Mathieu Aubry (ENPC)

Figure 1:  Example of the same detail used in multiple contexts, with several types of variation in Jan Brueghel's work [1].



While painters take their inspiration from nature or their surroundings, they often use existing studies, sketches or paintings as a resource of visual elements that they can potentially reuse. This is evident, for instance, in the works of artists of the Brueghel family and workshop, who repeatedly borrowed details from existing work. An example of a detail that is repeated in several works is shown Figure 1. Sometimes the wagon and its horses are precisely duplicated; sometimes there are variations which still share a number of characteristic features. The network of related artworks that is created by such imitation and replication is of interest to art historians, as would be a detailed study of the processes of variation between individual instances. Unfortunately, art historians have no automatic tools to discover these relationships and therefore still manually examine works of art to find connections.


We plan to learn features that are invariant to style and associate to them exemplar-based detectors, similar to [3,6], that once calibrated could be used to construct a network of correspondences with sufficient quality to be useful to art historians. We will start by combining style transfer algorithms on real photographs [4,5] to learn style invariance, and recent techniques for cross-domain adaptation of convolutional neural network (CNN) features [6]. We will then learn completely new CNN features, better adapted to our matching task than the standard features which are trained for object category classification. To achieve this, we will build on recent work on self supervised feature learning [2] which uses an auxiliary task, taking advantage of the co-occurrences of patterns to learn meaningful features.

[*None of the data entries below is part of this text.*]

What follows belongs to an exercise in optimizing a design on an open flow for small area; a production flow would make more cautious choices. In this exercise RTL edits were held to simulation tests only and were not proved equivalent to the original. Power figures rest on the tool's default switching activity, not on a simulated workload.

==> flow/design.v <==
module ram_1r1w_sync
  #(parameter [31:0] width_p = 8
  ,parameter [31:0] depth_p = 512
  /*verilator lint_off UNUSEDPARAM*/
  ,parameter filename_p = "memory_init_file.bin")
  /*verilator lint_on UNUSEDPARAM*/
  (input [0:0] clk_i
  ,input [0:0] reset_i
  ,input [0:0] wr_valid_i
  ,input [width_p-1:0] wr_data_i
  ,input [$clog2(depth_p) - 1 : 0] wr_addr_i
  ,input [0:0] rd_valid_i
  ,input [$clog2(depth_p) - 1 : 0] rd_addr_i
  ,output [width_p-1:0] rd_data_o);
  logic [width_p-1:0] ram [depth_p-1:0];
  logic [width_p-1:0] rd_data_l;
  always_ff @(posedge clk_i) begin
    if (~reset_i && rd_valid_i)
      rd_data_l <= ram[rd_addr_i];
    if (~reset_i && wr_valid_i) 
      ram[wr_addr_i] <= wr_data_i;
  end
  assign rd_data_o = rd_data_l;
endmodule
module delaybuffer
  #(parameter [31:0] width_p = 16
   ,parameter [31:0] delay_p = 64
   )
  (input [0:0] clk_i
  ,input [0:0] reset_i
  ,input [width_p-1:0] data_i
  ,input [0:0] ready_i
  ,input [0:0] valid_i
  ,output [0:0] ready_o 
  ,output [0:0] valid_o 
  ,output [width_p-1:0] data_o 
  );
  logic valid_l;
  assign ready_o = ready_i | ~valid_l;
  logic wr_en;
  assign wr_en = ready_o & valid_i;
  always_ff @(posedge clk_i) begin
    if (reset_i)
      valid_l <= 1'b0;
    else if (ready_o)
      valid_l <= valid_i;
  end
  assign valid_o = valid_l;
  logic [width_p-1:0] sr_r [0:delay_p];
  always_ff @(posedge clk_i) begin
    if (wr_en) begin
      sr_r[0] <= data_i;
      for (int i = 1; i <= delay_p; i++)
        sr_r[i] <= sr_r[i-1];
    end
  end
  assign data_o = sr_r[delay_p];
endmodule
Settings: LEC_CHECK=0, CAP_MARGIN=20, CORE_MARGIN=2, CORE_UTILIZATION=70, CTS_BUF_LIST=sky130_fd_sc_hd__clkbuf_8, CTS_CLUSTER_DIAMETER=90, CTS_CLUSTER_SIZE=21, SLEW_MARGIN=20; clock period 5.0 ns.
run.sh (not shown) runs the stock make flow with config.mk's settings and CLKGATE_MAP_FILE= SYNTH_SCRIPT=/design/flow/synth_recipe.tcl, a recipe that flattens the netlist after the stock synthesis.
Rerun with:
CTS_BUF_LIST = sky130_fd_sc_hd__clkbuf_16   (was sky130_fd_sc_hd__clkbuf_8)
CTS_CLUSTER_DIAMETER = 80   (was 90)
CTS_CLUSTER_SIZE = 40   (was 21)
The new run completed without violations.
Routed wire length fell by about 1.7%.
Worst setup slack is about the same.
Via count came out lower by about 1.2%.
Total power increases by about 4.4%.
Clock skew hardly moves.
Hold slack is better by 4.6 ps.

* * *

Setup of run A:
Starts from the design.v that is shown in full above.
clock: 5.0 ns
lec_check: 0
cap_margin: 20
core_margin: 2
core_utilization: 75
cts_buf_list: sky130_fd_sc_hd__clkbuf_8
cts_cluster_diameter: 60
cts_cluster_size: 20
slew_margin: 20
diff inputs: run A => run B
Settings: CORE_UTILIZATION: 75 -> 50; CTS_CLUSTER_DIAMETER: 60 -> 80.
### Flow results
In the reports for run A and run B, the smaller clock-buffer cell count belongs to run A. Going from run A to run B, non-clock buffer count grows by 2. Against run A, top achievable clock speed in run B came out better. Any difference in maximum count of clock buffers along a single path between run A and run B is small enough to ignore. Summary of run B over run A: share of power burned in combinational logic about even; global-route wire length before repair climbed 0.41%. Run B ended with more final cell count without fillers than run A. Run B vs run A: wire length down in run B. The arrival time at the worst endpoint of run A and that of run B are within noise of each other. Run A consumes less power than run B.
## Diff of input files: run C against run B
Settings: CORE_UTILIZATION now 70, was 50; CAP_MARGIN now 0, was 20; CTS_CLUSTER_DIAMETER now 60, was 80; SLEW_MARGIN now 0, was 20.
## What came out
- [run C vs run B] via count: lower in run C
- Summary of run C over run B: count of nets after finishing shrank by about 0.6%, peak supply drop +about 37%.
- Final critical-path required period came out higher on run C than on run B.
- Taking run B as the reference, in run C total design power decreased by 1.1% relative to the old numbers, utilization moved up.
- The higher clock-buffer cell count of run B and run C is in run B.
- Delta (run C minus run B): design area shrank by 400 um2; fmax ~0 delta; area of the core fell about 30%; relative contribution of combinational cells to total power now sits at about the same level.
--- input diff run C..run D ---
Settings: swapping 0 for 20 in SLEW_MARGIN; swapping sky130_fd_sc_hd__clkbuf_8 for sky130_fd_sc_hd__clkbuf_16 in CTS_BUF_LIST; swapping 0 for 20 in CAP_MARGIN; swapping 20 for 38 in CTS_CLUSTER_SIZE; swapping 60 for 120 in CTS_CLUSTER_DIAMETER.
## What came out
- The final layout from run D, which completed every stage, passed the timing, DRC and antenna checks at the end of the flow.
- Run D against run C: via count went down 163; power lower.
- Run D vs run C, insertion delay to the later sink of the worst-skew pair went down by 0.06 ns.
- Run D and run C ended up with roughly the same total non-filler cell area in the finished layout.
- Power dissipated by switching net loads delta for run D relative to run C: 3.5% lower

* * *

== main ==
// delaybuffer: RTL as listed in full above, without the edits since
clock: 5.0 ns
lec_check: 0
cap_margin: 20
core_margin: 2
core_utilization: 70
cts_buf_list: sky130_fd_sc_hd__clkbuf_8
cts_cluster_diameter: 80
cts_cluster_size: 18
slew_margin: 20
What the feature branch does differently from main at the input level:
# main
export LEC_CHECK = 0
export CAP_MARGIN = 20
export CORE_MARGIN = 2
export CORE_UTILIZATION = 70
export CTS_BUF_LIST = sky130_fd_sc_hd__clkbuf_8
export CTS_CLUSTER_DIAMETER = 80
export CTS_CLUSTER_SIZE = 18
export SLEW_MARGIN = 20
create_clock -name core_clock -period 5.0 [get_ports {clk_i}]
# the feature branch
export LEC_CHECK = 0
export CAP_MARGIN = 20
export CORE_MARGIN = 2
export CORE_UTILIZATION = 60
export CTS_BUF_LIST = sky130_fd_sc_hd__clkbuf_8
export CTS_CLUSTER_DIAMETER = 90
export CTS_CLUSTER_SIZE = 21
export SLEW_MARGIN = 20
create_clock -name core_clock -period 5.0 [get_ports {clk_i}]
==> summary.txt <==
Lower leakage power was reported by the feature branch, not main.
Of main and the feature branch, the feature branch shows the lower layout overhead on the synthesized area, with main above it.
The flow did not stop early for the feature branch: all stages ran, and the layout cleared the timing, DRC and antenna checks.
From main to the feature branch the numbers moved as follows: final worst-path cycle share now smaller; routed wire length now larger.

* * *

// delaybuffer: RTL as listed in full above, without the edits since
==> flow/config.mk <==
export PLATFORM = sky130hd
export DESIGN_NAME = delaybuffer
export DESIGN_NICKNAME = delaybuffer
export VERILOG_FILES = /design/flow/design.v
export SDC_FILE = /design/flow/constraint.sdc
export NUM_CORES = 4
export LEC_CHECK = 0
export CAP_MARGIN = 20
export CORE_MARGIN = 2
export CORE_UTILIZATION = 70
export CTS_BUF_LIST = sky130_fd_sc_hd__clkbuf_8
export CTS_CLUSTER_DIAMETER = 80
export CTS_CLUSTER_SIZE = 20
export SLEW_MARGIN = 20
==> flow/constraint.sdc <==
create_clock -name core_clock -period 5.0 [get_ports {clk_i}]
set_input_delay 1.0000 -clock core_clock [delete_from_list [all_inputs] [get_ports {clk_i}]]
set_output_delay 1.0000 -clock core_clock [all_outputs]
set_load 0.01 [all_outputs]
Edit:
- CORE_UTILIZATION: 70 -> 78
- CTS_CLUSTER_DIAMETER: 80 -> 60
The changed run never finished: it broke off in detailed placement (DPL-0033).
Area after synthesis does not change.
Synthesized cell count does not change.
Edit:
- CORE_UTILIZATION: 78 -> 70
- CTS_CLUSTER_DIAMETER: 60 -> 40
- CTS_CLUSTER_SIZE: 20 -> 22
Now the flow finished with timing, DRC and antenna clean; synthesized cell count does not change; synthesized area stays the same.
Edit:
- CTS_CLUSTER_DIAMETER: 40 -> 45
- CTS_CLUSTER_SIZE: 22 -> 25
What happened: Design area shrinks by 1.5%; wire length drops by 2.5%; total power is lower by 5.4%; synthesized area does not change; die area does not change; core utilization shrinks by 1.2 points; final cell count drops by 2.2%; clock power shrinks by 16%.
Edit:
- CTS_BUF_LIST: sky130_fd_sc_hd__clkbuf_8 -> sky130_fd_sc_hd__clkbuf_16
- CTS_CLUSTER_DIAMETER: 45 -> 150
- CTS_CLUSTER_SIZE: 25 -> 35
- The changed run finished clean
- global-route usage decreases by 0.54 points
- setup slack is about the same
- sequential share of layout area increases by 1.7 points
Edit:
- CORE_UTILIZATION: 70 -> 60
- CTS_BUF_LIST: sky130_fd_sc_hd__clkbuf_16 -> sky130_fd_sc_hd__clkbuf_8
- CTS_CLUSTER_DIAMETER: 150 -> 80
- CTS_CLUSTER_SIZE: 35 -> 20
- GPL_TIMING_DRIVEN: not set -> 0
Effect: The changed run went through all stages and came out clean; via count climbs by 5.5%; count of clock-buffer cells in the layout climbs by 24; final area climbs by about 1.8%; non-clock buffer count climbs by 12; critical path depth climbs by 12; hold slack gets better by 5.6 ps.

We plan to focus on the Brueghel Family dataset [1], collected by Elizabeth Honig’s team at UC Berkeley. Indeed, the limited size of this dataset (1488 images) as well as the large number of relevant correspondences it contains make it an ideal test case for our work.



[2] Doersch, C., Gupta, A., & Efros, A. A. . Unsupervised Visual Representation Learning by Context Prediction. ICCV 2015

[3] Doersch, C., Singh, S., Gupta, A., Sivic, J., & Efros, A. . What makes Paris look like Paris?. ACM Transactions on Graphics, 2012

[4] Gatys, L. A., Ecker, A. S., & Bethge, M. A neural algorithm of artistic style. arXiv 2015

[5] Hertzmann, A., Jacobs, C. E., Oliver, N., Curless, B., & Salesin, D. H. Image analogies. ACM conference on Computer graphics and interactive techniques 2001

[6] Massa, F., Russell, B., Aubry, M.,Deep Exemplar 2D-3D Detection by Adapting from Real to Rendered Views arXiv preprint 2015.